What needs to be done:
Report each line below that carries the word "PushDataIn".

+ + + + +

This design comes from an exercise in tuning for a short achievable clock period and few clock cycles per item on the open sky130 flow, not from production work. The RTL was checked by simulation tests, not by an equivalence proof against the original design. Power figures rest on the tool's default switching activity, not on a simulated workload.

==> config.mk <==
export PLATFORM = sky130hd
export DESIGN_NAME = RISC_CORE
export DESIGN_NICKNAME = RISC_CORE
export VERILOG_FILES = /design/flow/design.v
export SDC_FILE = /design/flow/constraint.sdc
export NUM_CORES = 4
export LEC_CHECK = 0
export CAP_MARGIN = 20
export CORE_MARGIN = 2
export CORE_UTILIZATION = 40
export SLEW_MARGIN = 20
==> constraint.sdc <==
create_clock -name core_clock -period 6.0 [get_ports {Clk}]
set_input_delay 1.2000 -clock core_clock [delete_from_list [all_inputs] [get_ports {Clk}]]
set_output_delay 1.2000 -clock core_clock [all_outputs]
set_load 0.01 [all_outputs]
==> design.v <==
module  ALU (
	Reset, Clk,
	Oprnd_A,
	Oprnd_B,
	ALU_OP,
	Latch_Result,
	Latch_Flags,
	Lachd_Result,
	Zro_Flag,
	Neg_Flag,
	Carry_Flag
);
input		Reset, Clk;
input [15:0]	Oprnd_A,	 
		Oprnd_B;	 
input [5:0]	ALU_OP;		 
input		Latch_Result,
		Latch_Flags;
output [15:0]	Lachd_Result;	 
output		Zro_Flag,	 
		Neg_Flag,	 
		Carry_Flag;	 
reg [15:0]	Lachd_Result;
reg		Zro_Flag,
		Neg_Flag,
		Carry_Flag;
reg [15:0]	Op_Result;
reg		ALU_Zro, ALU_Carry, ALU_Neg;
reg [15:0]	Result;
reg [16:0]	SignedResult;
always @ (posedge Clk)
begin
  if (Latch_Result)
    Lachd_Result <= Op_Result;
  if (Reset) begin
    Zro_Flag	<= 1'b0;
    Neg_Flag	<= 1'b0;
    Carry_Flag	<= 1'b0;
  end
  else if (Latch_Flags) begin
    Zro_Flag	<= ALU_Zro;
    Neg_Flag	<= ALU_Neg;
    Carry_Flag	<= ALU_Carry;
  end
end
always @ (Oprnd_A or Oprnd_B or ALU_OP)
begin: Decode
  case (ALU_OP)			 
    6'b000000:
      Result = Oprnd_A + Oprnd_B;
    6'b000001:
      Result = Oprnd_A + Oprnd_B + 1;
    6'b000010, 6'b000111, 6'b010101:
      Result = Oprnd_A;
    6'b000011:
      Result = Oprnd_A + 1;
    6'b000101:
      Result = Oprnd_A - Oprnd_B;
    6'b000100:
      Result = Oprnd_A - Oprnd_B + 1;
    6'b000110:
      Result = Oprnd_A - 1;
    6'b010000:
      Result = 16'b0000000000000000;
    6'b010001:
      Result = Oprnd_A & Oprnd_B;
    6'b010010:
      Result = ~Oprnd_A & Oprnd_B;
    6'b010011:
      Result = Oprnd_B;
    6'b011000:
      Result = ~Oprnd_A & ~Oprnd_B;
    6'b011001:
      Result = ~(Oprnd_A ^ Oprnd_B);
    6'b011010:
      Result = ~Oprnd_A;
    6'b011011:
      Result = ~Oprnd_A | Oprnd_B;
    6'b010100:
      Result = Oprnd_A & ~Oprnd_B;
    6'b010110:
      Result = Oprnd_A ^ Oprnd_B;
    6'b010111:
      Result = Oprnd_A | Oprnd_B;
    6'b011100:
      Result = ~Oprnd_B;
    6'b011101:
      Result = Oprnd_A | ~Oprnd_B;
    6'b011110:
      Result = ~(Oprnd_A & Oprnd_B);
    6'b011111:
      Result = 16'b1111111111111111;
    default:
      Result = 16'b0000000000000000;
  endcase
  if (Result == 16'b0000000000000000)
    ALU_Zro = 1'b1;
  else
    ALU_Zro = 1'b0;
  if (Result[15])
    ALU_Neg = 1'b1;
  else
    ALU_Neg = 1'b0;
  ALU_Carry = 1'b0;
  Op_Result = Result;
end
endmodule
module CONTROL (
	Clk,
	Reset,
	Crnt_Instrn,
	Current_State,
	Neg_Flag,
	Carry_Flag,
	Zro_Flag,
	Latch_Instr,
	Rd_Oprnd_A,
	Rd_Oprnd_B,
	Latch_Flags,
	Latch_Result,
	Write_RegC,
	UseData_Imm_Or_RegB, 
	UseData_Imm_Or_ALU,
	Reset_AluRegs,
	EndOfInstrn,
	PushEnbl,
	PopEnbl,
	OUT_VALID
);
input		Clk,		 
                Reset;		 
input [31:0]	Crnt_Instrn;	 
input [2:0]	Current_State;
input		Neg_Flag,
		Carry_Flag,
		Zro_Flag;
output		Latch_Instr,		 
		Rd_Oprnd_A,		 
		Rd_Oprnd_B,		 
		Latch_Flags,		 
		Latch_Result,		 
		Write_RegC,		 
		UseData_Imm_Or_RegB, 
		UseData_Imm_Or_ALU,	 
		Reset_AluRegs,    
		EndOfInstrn,		 
		PushEnbl,
		PopEnbl,
		OUT_VALID;		 
reg		Latch_Instr,
		Rd_Oprnd_A,
		Rd_Oprnd_B,
		Latch_Flags,
		Latch_Result,
		Write_RegC,
		UseData_Imm_Or_RegB,
		UseData_Imm_Or_ALU,
		Reset_AluRegs,    
		EndOfInstrn,
		PushEnbl,
		PopEnbl,
		OUT_VALID;
reg Data_Imm_Or_ALU, Data_Imm_Or_RegB;
reg Take_Branch;
reg Neg, Carry, Zro, Jmp;
always @ (Crnt_Instrn or Neg_Flag or Carry_Flag or Zro_Flag)
begin 
  if (Crnt_Instrn[25])
  begin
	Neg	= ~Neg_Flag;
	Carry	= ~Carry_Flag;
	Zro	= ~Zro_Flag;
	Jmp	= 1'b0;
  end
  else 
  begin
	Neg	= Neg_Flag;
	Carry	= Carry_Flag;
	Zro	= Zro_Flag;
	Jmp	= 1'b1;
  end
  if (Crnt_Instrn[23:16] == 8'b00000000)
	Take_Branch = Neg;
  else if (Crnt_Instrn[23:16] == 8'b00000001)
	Take_Branch = Zro;
  else if (Crnt_Instrn[23:16] == 8'b00111111)
	Take_Branch = Jmp;
  else Take_Branch = 1'b0;
end
always @ (Reset or Current_State or Crnt_Instrn or Take_Branch)
begin
  case (Current_State)
    3'b000: begin
      PushEnbl		= 1'b0;
      PopEnbl		= 1'b0;
      Latch_Flags	= 1'b0;
      Latch_Result	= 1'b0;
      Rd_Oprnd_A	= 1'b0;
      Rd_Oprnd_B	= 1'b0;
      Data_Imm_Or_RegB	= 1'b0;
      Data_Imm_Or_ALU	= 1'b0;
      Latch_Instr	= 1'b0;
      Reset_AluRegs	= 1'b0;
      Write_RegC	= 1'b0;
      OUT_VALID		= 1'b0;
    end
    3'b001: begin 
      Data_Imm_Or_RegB  = 1'b0;
      Data_Imm_Or_ALU   = 1'b0;
      Latch_Instr       = 1'b1;
      Reset_AluRegs     = 1'b1;
      Write_RegC        = 1'b0;
      PushEnbl          = 1'b0;
      PopEnbl           = 1'b0;
      Latch_Flags       = 1'b0;
      Latch_Result      = 1'b0;
      Rd_Oprnd_A        = 1'b0;
      Rd_Oprnd_B        = 1'b0;
      OUT_VALID		= 1'b0;
    end
    3'b010: begin
      Latch_Instr       = 1'b0;
      Reset_AluRegs     = 1'b0;
      PushEnbl          = 1'b0;
      PopEnbl           = 1'b0;
      Latch_Flags       = 1'b0;
      Latch_Result      = 1'b0;
      Write_RegC        = 1'b0;
      OUT_VALID		= 1'b0;
      case (Crnt_Instrn[31:30])
        2'b00: begin		 
          Data_Imm_Or_RegB	= 1'b0;
          Data_Imm_Or_ALU	= 1'b0;
          Rd_Oprnd_A		= 1'b0;
          Rd_Oprnd_B		= 1'b0;
        end
        2'b01: begin		 
          Data_Imm_Or_RegB	= 1'b0;
          Data_Imm_Or_ALU	= 1'b0;
          Rd_Oprnd_A		= 1'b1;
          Rd_Oprnd_B		= 1'b1;
        end
        2'b10: begin		 
          Data_Imm_Or_RegB	= 1'b1;
          Data_Imm_Or_ALU	= 1'b0;
          Rd_Oprnd_A		= 1'b1;
          Rd_Oprnd_B		= 1'b1;
        end
        2'b11: begin		 
          Data_Imm_Or_RegB	= 1'b0;
          Data_Imm_Or_ALU	= 1'b1;
          Rd_Oprnd_A		= 1'b0;
          Rd_Oprnd_B		= 1'b1;
        end
        default: begin
          Data_Imm_Or_RegB	= 1'b0;
          Data_Imm_Or_ALU	= 1'b0;
          Rd_Oprnd_A		= 1'b0;
          Rd_Oprnd_B		= 1'b0;
        end
      endcase
      if ( Crnt_Instrn[31:30] == 2'b00 & Crnt_Instrn[24] == 1'b1)
        Rd_Oprnd_A	= 1'b1;
    end 
    3'b011: begin
	Rd_Oprnd_A       = 1'b0;
	Rd_Oprnd_B       = 1'b0;
	Latch_Instr      = 1'b0;
	Reset_AluRegs    = 1'b0;
	Write_RegC       = 1'b0;
	case (Crnt_Instrn[31:30])
          2'b00: begin	 
            Data_Imm_Or_RegB	= 1'b0;
            Data_Imm_Or_ALU	= 1'b0;
	  end
          2'b01: begin	 
            Data_Imm_Or_RegB	= 1'b0;
            Data_Imm_Or_ALU	= 1'b0;
	  end
          2'b10: begin	 
            Data_Imm_Or_RegB	= 1'b1;
            Data_Imm_Or_ALU	= 1'b0;
	  end
          2'b11: begin	 
            Data_Imm_Or_RegB	= 1'b0;
            Data_Imm_Or_ALU	= 1'b1;
	  end
          default: begin
            Data_Imm_Or_RegB	= 1'b0;
            Data_Imm_Or_ALU	= 1'b0;
	  end
        endcase
	if ( Crnt_Instrn[31:30] == 2'b00 & Crnt_Instrn[24] == 1'b1)
          OUT_VALID = 1'b1;
	else
          OUT_VALID = 1'b0;
	if ((Crnt_Instrn[31:30] == 2'b00 & Crnt_Instrn[28] == 1'b1) & Take_Branch)
          PushEnbl = 1'b1;
	else
          PushEnbl = 1'b0;
	if (Crnt_Instrn[31:30] == 2'b00 & Crnt_Instrn[27])
          PopEnbl = 1'b1;
	else
          PopEnbl = 1'b0;
	if (Crnt_Instrn[31:30] == 2'b01 | Crnt_Instrn[31:30] == 2'b10)
          Latch_Flags = 1'b1;
	else
          Latch_Flags = 1'b0;
	if (Crnt_Instrn[31:30] == 2'b01 |
	    Crnt_Instrn[31:30] == 2'b10 |
	    Crnt_Instrn[31:30] == 2'b11)
          Latch_Result = 1'b1;
	else
          Latch_Result = 1'b0;
      end
    3'b100: begin
      Latch_Flags	= 1'b0;
      Latch_Result	= 1'b0;
      PushEnbl		= 1'b0;
      PopEnbl		= 1'b0;
      Rd_Oprnd_A	= 1'b0;
      Rd_Oprnd_B	= 1'b0;
      Latch_Instr	= 1'b0;
      Reset_AluRegs	= 1'b0;
      OUT_VALID		= 1'b0;
	if (Crnt_Instrn[31:30] != 2'b00)
          Write_RegC = 1'b1;
	else
          Write_RegC = 1'b0;
	case (Crnt_Instrn[31:30])
	  2'b00: begin	 
	    Data_Imm_Or_RegB	= 1'b0;
	    Data_Imm_Or_ALU	= 1'b0;
	  end
	  2'b01: begin	 
	    Data_Imm_Or_RegB	= 1'b0;
	    Data_Imm_Or_ALU	= 1'b0;
	  end
	  2'b10: begin	 
	    Data_Imm_Or_RegB	= 1'b1;
	    Data_Imm_Or_ALU	= 1'b0;
	  end
	  2'b11: begin	 
	    Data_Imm_Or_RegB	= 1'b0;
	    Data_Imm_Or_ALU	= 1'b1;
	  end
	  default: begin
	    Data_Imm_Or_RegB	= 1'b0;
	    Data_Imm_Or_ALU	= 1'b0;
	  end
        endcase
    end
    default: begin
      Data_Imm_Or_ALU	= 1'b0;
      Data_Imm_Or_RegB	= 1'b0;
      Latch_Flags	= 1'b0;
      Latch_Instr	= 1'b0;
      Latch_Result	= 1'b0;
      OUT_VALID		= 1'b0;
      PopEnbl		= 1'b0;
      PushEnbl		= 1'b0;
      Rd_Oprnd_A	= 1'b0;
      Rd_Oprnd_B	= 1'b0;
      Reset_AluRegs	= 1'b0;
      Write_RegC	= 1'b0;
    end
  endcase
end
always @ (posedge Clk)
begin
  if (Reset) begin
    UseData_Imm_Or_RegB	<= 1'b0;
    UseData_Imm_Or_ALU  <= 1'b0;
  end
  else begin
    UseData_Imm_Or_RegB <= Data_Imm_Or_RegB;
    UseData_Imm_Or_ALU  <= Data_Imm_Or_ALU;
  end
end
always @ (posedge Clk)
begin
  if (Current_State == 3'b100)
    EndOfInstrn <= 1'b1;
  else
    EndOfInstrn <= 1'b0;
end
endmodule
module  DATA_PATH ( 
	Clk,
	Reset,
	Reset_AluRegs,
	Rd_Oprnd_A,
	Rd_Oprnd_B,
	UseData_Imm_Or_RegB,
	UseData_Imm_Or_ALU,
	Latch_Flags,
	ALU_Zro,
	ALU_Neg,
	ALU_Carry,
	PSW_Zro,
	PSW_Neg,
	PSW_Carry,
	Crnt_Instrn,
	RegPort_A,
	RegPort_B,
	Op_Result,
	Zro_Flag,
	Neg_Flag,
	Carry_Flag,
	Addr_A,
	Oprnd_A,
	Oprnd_B,
	RegPort_C
);
input		Clk,			 
		Reset,			 
		Reset_AluRegs,		 
		Rd_Oprnd_A,		 
		Rd_Oprnd_B,		 
		UseData_Imm_Or_RegB,	 
		UseData_Imm_Or_ALU,	 
		Latch_Flags,		 
		ALU_Zro,		 
		ALU_Neg,		 
		ALU_Carry,		 
		PSW_Zro,		 
		PSW_Neg,		 
		PSW_Carry;		 
input [31:0]	Crnt_Instrn;		 
input [15:0]	RegPort_A,		 
		RegPort_B,		 
		Op_Result;		 
output		Zro_Flag,		 
		Neg_Flag,		 
		Carry_Flag;		 
output [6:0]	Addr_A;			 
output [15:0]	Oprnd_A,		 
		Oprnd_B,		 
		RegPort_C;		 
reg		Zro_Flag,
		Neg_Flag,
		Carry_Flag;
reg [6:0]	Addr_A;
reg [15:0]	Oprnd_A,
		Oprnd_B,
		RegPort_C;
reg	PSWL_Zro, PSWL_Carry, PSWL_Neg;
always @ (posedge Clk)
begin
	if (Reset_AluRegs)
            Oprnd_A <= 16'b0000000000000000;
        else if (Rd_Oprnd_A)
            Oprnd_A <= RegPort_A;
        if (Reset_AluRegs)
            Oprnd_B <= 16'b0000000000000000;
        else if (Rd_Oprnd_B) begin
            if (Crnt_Instrn[31:30] == 2'b10)
                Oprnd_B <= {8'b00000000, Crnt_Instrn[7:0]};
            else
                Oprnd_B <= RegPort_B;
	end
        if (Reset) begin
            PSWL_Zro <= 1'b0;
            PSWL_Neg <= 1'b0;
            PSWL_Carry <= 1'b0;
	end
        else if (Latch_Flags) begin
	    PSWL_Zro <= PSW_Zro;
            PSWL_Neg <= PSW_Neg;
	    PSWL_Carry <= PSW_Carry;
        end
end
always @ (Crnt_Instrn or Op_Result or UseData_Imm_Or_ALU)
begin
       if (UseData_Imm_Or_ALU)
           RegPort_C = Crnt_Instrn[15:0];
       else
           RegPort_C = Op_Result;
end
always @ (Crnt_Instrn or PSWL_Zro or PSWL_Neg or PSWL_Carry or ALU_Zro or ALU_Neg or ALU_Carry)
begin
        if (Crnt_Instrn[31:24] == 8'b00001000) begin
            Zro_Flag   = PSWL_Zro;
            Neg_Flag   = PSWL_Neg;
            Carry_Flag = PSWL_Carry;
	end
        else begin
            Zro_Flag   = ALU_Zro;
            Neg_Flag   = ALU_Neg;
            Carry_Flag = ALU_Carry;
        end
end
always @ (Crnt_Instrn)
begin
       if (Crnt_Instrn[31:30] == 2'b00 & Crnt_Instrn[24] == 1'b1)
          Addr_A = Crnt_Instrn[6:0];
       else
          Addr_A = Crnt_Instrn[14:8];
end
endmodule
module INSTRN_LAT (
	Clk,
	Instrn,
	Latch_Instr,
	Crnt_Instrn_1,
	Crnt_Instrn_2
);
input		Clk;		 
input [31:0]	Instrn;		 
input		Latch_Instr;	 
output [31:0]	Crnt_Instrn_1;
output [31:0]	Crnt_Instrn_2;	 
reg [31:0]	Crnt_Instrn_1;
reg [31:0]	Crnt_Instrn_2;
always @ (posedge Clk)
begin
  if (Latch_Instr) begin
    Crnt_Instrn_1 <= Instrn;
    Crnt_Instrn_2 <= Instrn;
  end
end
endmodule
module  PRGRM_CNT (
	Reset,
	Clk,
	Incrmnt_PC,
	Ld_Brnch_Addr,
	Ld_Rtn_Addr,
	Imm_Addr,
	Return_Addr,
	PC
);
input		Reset,		 
		Clk,		 
		Incrmnt_PC,	 
		Ld_Brnch_Addr,	 
		Ld_Rtn_Addr;	 
input [7:0]	Imm_Addr,	 
		Return_Addr;	 
output [7:0]	PC;		 
reg [7:0] PCint;
always @ (posedge Clk)
begin
  if (Reset)
    PCint <= 8'b00000000;
  else if (Incrmnt_PC)		 
    PCint <= PCint + 1;
  else if (Ld_Rtn_Addr)		 
    PCint <= Return_Addr;
  else if (Ld_Brnch_Addr)	 
    PCint <= Imm_Addr;
end
assign PC = PCint;
endmodule
module PRGRM_DECODE (
	Zro_Flag,
	Carry_Flag,
	Neg_Flag,
	CurrentState,
	Crnt_Instrn,
	Incrmnt_PC,
	Ld_Brnch_Addr,
	Ld_Rtn_Addr
);
input			Zro_Flag,	 
			Carry_Flag,	 
			Neg_Flag;	 
input [2:0]	CurrentState;	 
input [31:0]		Crnt_Instrn;	 
output			Incrmnt_PC,	 
			Ld_Brnch_Addr,	 
			Ld_Rtn_Addr;	 
reg	Incrmnt_PC;
reg	Brnch_Addr, Rtn_Addr, Take_Branch;
reg	Neg, Carry, Zro, Jmp;
always @ (Take_Branch or CurrentState or Crnt_Instrn or 
          Zro_Flag or Carry_Flag or Neg_Flag or Brnch_Addr or Rtn_Addr)
begin
  if (Crnt_Instrn[25])
  begin
    Neg		= ~Neg_Flag;
    Carry	= ~Carry_Flag;
    Zro		= ~Zro_Flag;
    Jmp		= 1'b0;
  end
  else
  begin
    Neg		= Neg_Flag;
    Carry	= Carry_Flag;
    Zro		= Zro_Flag;
    Jmp		= 1'b1;
  end
  if (Crnt_Instrn[23:16] == 8'b00000000)
    Take_Branch = Neg;
  else if (Crnt_Instrn[23:16] == 8'b00000001)
    Take_Branch = Zro;
  else if (Crnt_Instrn[23:16] == 8'b00000010)
    Take_Branch = Carry;
  else if (Crnt_Instrn[23:16] == 8'b00111111)
    Take_Branch = Jmp;
  else Take_Branch = 1'b0;
  case (CurrentState)
    3'b100: begin
      if (Crnt_Instrn[31:30] == 2'b00)  
      begin
        if ((Crnt_Instrn[29] | Crnt_Instrn[28]) & Take_Branch)
           Brnch_Addr	= 1'b1;
	else
           Brnch_Addr	= 1'b0;
        if (Crnt_Instrn[27])	 
           Rtn_Addr	= 1'b1;
	else
           Rtn_Addr	= 1'b0;
      end
      else
      begin
        Brnch_Addr	= 1'b0;
        Rtn_Addr	= 1'b0;
      end
      if (Rtn_Addr | Brnch_Addr)
         Incrmnt_PC	= 1'b0;
      else
         Incrmnt_PC	= 1'b1;
    end
    default: begin
      Incrmnt_PC	= 1'b0;	
      Brnch_Addr	= 1'b0;
      Rtn_Addr		= 1'b0;
    end
  endcase
end
assign Ld_Brnch_Addr	= Brnch_Addr;
assign Ld_Rtn_Addr	= Rtn_Addr;
endmodule
module PRGRM_FSM (
	Clk,		 
	Reset,		 
	CurrentState	 
);
input			Clk;		 
input			Reset;		 
output	[2:0]	CurrentState;	 
reg [2:0]		Current_State, Next_State;
always @ (Reset or Current_State)
begin
  case (Current_State)		 
    3'b000: 
	Next_State	= 3'b001;
    3'b001:
	Next_State	= 3'b010;
    3'b010:
	Next_State	= 3'b011;
    3'b011:
	Next_State	= 3'b100;
    3'b100:
	Next_State	= 3'b001;
    default:
        Next_State	= 3'b000;
  endcase
end
always @ (posedge Clk)
begin
  if (Reset)
    Current_State       <= 3'b000;
  else
    Current_State       <= Next_State;
end
assign CurrentState = Current_State;
endmodule
module PRGRM_CNT_TOP (
	Clk,
	Reset,
	Crnt_Instrn,
	Zro_Flag,
	Carry_Flag,
	Neg_Flag,
	Return_Addr,
	Current_State,
	PC
);
input			Clk;
input			Reset;
input [31:0]		Crnt_Instrn;	 
input			Zro_Flag,	 
			Carry_Flag,
			Neg_Flag;
input [7:0]		Return_Addr;
output	[2:0]	Current_State;	 
output	[7:0]		PC;
wire  			Incrmnt_PC, Ld_Brnch_Addr, Ld_Rtn_Addr;
wire [2:0] 	CurrentState; 
PRGRM_FSM I_PRGRM_FSM (
	.Clk		(Clk),
	.Reset		(Reset),
	.CurrentState 	(CurrentState)
);
PRGRM_DECODE I_PRGRM_DECODE (
	.Zro_Flag	(Zro_Flag),
	.Carry_Flag	(Carry_Flag),
	.Neg_Flag	(Neg_Flag),
	.CurrentState	(CurrentState),
	.Crnt_Instrn	(Crnt_Instrn),
	.Incrmnt_PC	(Incrmnt_PC),
	.Ld_Brnch_Addr	(Ld_Brnch_Addr),
	.Ld_Rtn_Addr	(Ld_Rtn_Addr)
);
PRGRM_CNT I_PRGRM_CNT (
	.Reset		(Reset),
	.Clk		(Clk),
	.Incrmnt_PC	(Incrmnt_PC),
	.Ld_Brnch_Addr	(Ld_Brnch_Addr),
	.Ld_Rtn_Addr	(Ld_Rtn_Addr),
	.Imm_Addr	(Crnt_Instrn[7:0]),
	.Return_Addr	(Return_Addr),
	.PC		(PC)
);
assign Current_State = CurrentState;
endmodule
module REG_FILE (
	Reset,
	Clk,
	Addr_A,
	Addr_B,
	Addr_C,
	RegPort_C,
	Write_RegC,
	RegPort_A,
	RegPort_B,
	I_REG_FILE_on,
       	enable_signal
);
input		Reset,		 
		Clk;		 
input [6:0]	Addr_A,		 
		Addr_B,		 
		Addr_C;		 
input [15:0]	RegPort_C;	 
input		Write_RegC;
input 		I_REG_FILE_on;
input		enable_signal;
output [15:0]	RegPort_A,	 
		RegPort_B;	 
reg [15:0] Reg_Array [3:0];
integer i;
always @ (posedge Clk)
begin
  for (i = 3; i >= 0; i = i - 1)
    if (Reset)
      Reg_Array[i] <= 16'b0000000000000000;
  if (Write_RegC)
      Reg_Array[Addr_C] <= RegPort_C;
end
assign  RegPort_A = Reg_Array[Addr_A];
assign  RegPort_B = Reg_Array[Addr_B];
endmodule
module  STACK_FSM ( 
	Reset,
	Clk,
	PushEnbl,
	PopEnbl,
	TOS,
	STACK_FULL
);
input		Reset,		 
		Clk,		 
		PushEnbl,	 
		PopEnbl;	 
output [0:2]	TOS;		 
output		STACK_FULL;	 
reg		STACK_FULL;
reg [1:0]	Crnt_Stack, Next_Stack;
reg [0:2]		 Next_TOS, TOS_int;
always @ (Crnt_Stack or TOS_int or PushEnbl or PopEnbl)
begin
  if (PushEnbl & PopEnbl) begin
    Next_Stack	= 2'b10;
    Next_TOS	= 3'b000;
  end
  else
    case (Crnt_Stack)
      2'b00: begin
	if (PushEnbl) begin  
	  Next_Stack	= 2'b01;
	  Next_TOS	= 3'b001;
	end
	else if (PopEnbl) begin
	  Next_Stack	= 2'b10;
	  Next_TOS	= 3'b000;
	end
	else begin
	  Next_Stack	= 2'b00;
	  Next_TOS	= 3'b000;
	end
      end
      2'b01: begin
	if (PushEnbl) begin
	  if (TOS_int == 3'b111) begin
	    Next_Stack	= 2'b11;
	    Next_TOS	= 3'b111;
	  end
	  else begin
	    Next_Stack	= 2'b01;
	    Next_TOS	= TOS_int + 1;
	  end 
	end
	else if (PopEnbl) begin
	  if (TOS_int == 3'b001) begin
	    Next_Stack	= 2'b00;
	    Next_TOS	= 3'b000;
	  end
	  else begin
	    Next_Stack	= 2'b01;
	    Next_TOS	= TOS_int - 1;
	  end
	end
	else begin
	  Next_Stack	= 2'b01;
	  Next_TOS	= TOS_int;
	end
      end
      2'b11: begin
	if (PushEnbl) begin
	  Next_Stack	= 2'b10;
	  Next_TOS	= 3'b111;
	end
	else if (PopEnbl) begin
	  Next_Stack	= 2'b01;
	  Next_TOS	= 3'b111;
	end
	else begin
	  Next_Stack	= 2'b11;
	  Next_TOS	= 3'b111;
	end 
      end
      2'b10: begin
	 Next_Stack	= 2'b10 ;
	 Next_TOS	= 3'b111;
      end
    endcase
end
always @ (posedge Clk)
begin
  if (Reset) begin
    Crnt_Stack	<= 2'b00;
    TOS_int	<= 3'b000;
  end
  else begin
    Crnt_Stack	<= Next_Stack;
    TOS_int	<= Next_TOS;
    if (Crnt_Stack == 2'b11 & TOS_int == 3'b111)
      STACK_FULL <= 1'b1;
    else
      STACK_FULL <= 1'b0; 
  end
end
assign TOS = TOS_int;
endmodule
module STACK_MEM ( 
	Reset,
	Clk,
	PushEnbl,
	PopEnbl,
	Stack_Full,
	TOS,
	PushDataIn,
	PopDataOut
);
input		Reset,		 
		Clk,		 
		PushEnbl,	 
		PopEnbl,	 
		Stack_Full;	 
input [0:2]	TOS;
input [3:0]	PushDataIn;	 
output [3:0]	PopDataOut;	 
reg [3:0]	PopDataOut;
reg [3:0]	Stack_Mem [0:7];
reg [0:2]	Pop_Address;
always @ (Stack_Full or TOS)
begin
  if (Stack_Full)
    Pop_Address = TOS;
  else
    Pop_Address = TOS - 1;
end
always @ (posedge Clk)
begin
  if (PushEnbl)
    Stack_Mem[TOS] <= PushDataIn;
end
always @ (posedge Clk)
begin
  if (Reset)
    PopDataOut <= 4'b0000;
  else if (PopEnbl)
    PopDataOut <= Stack_Mem[Pop_Address];
end
endmodule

+ + + + +

Exercise solution:
	PushDataIn,
input [3:0]	PushDataIn;	 
    Stack_Mem[TOS] <= PushDataIn;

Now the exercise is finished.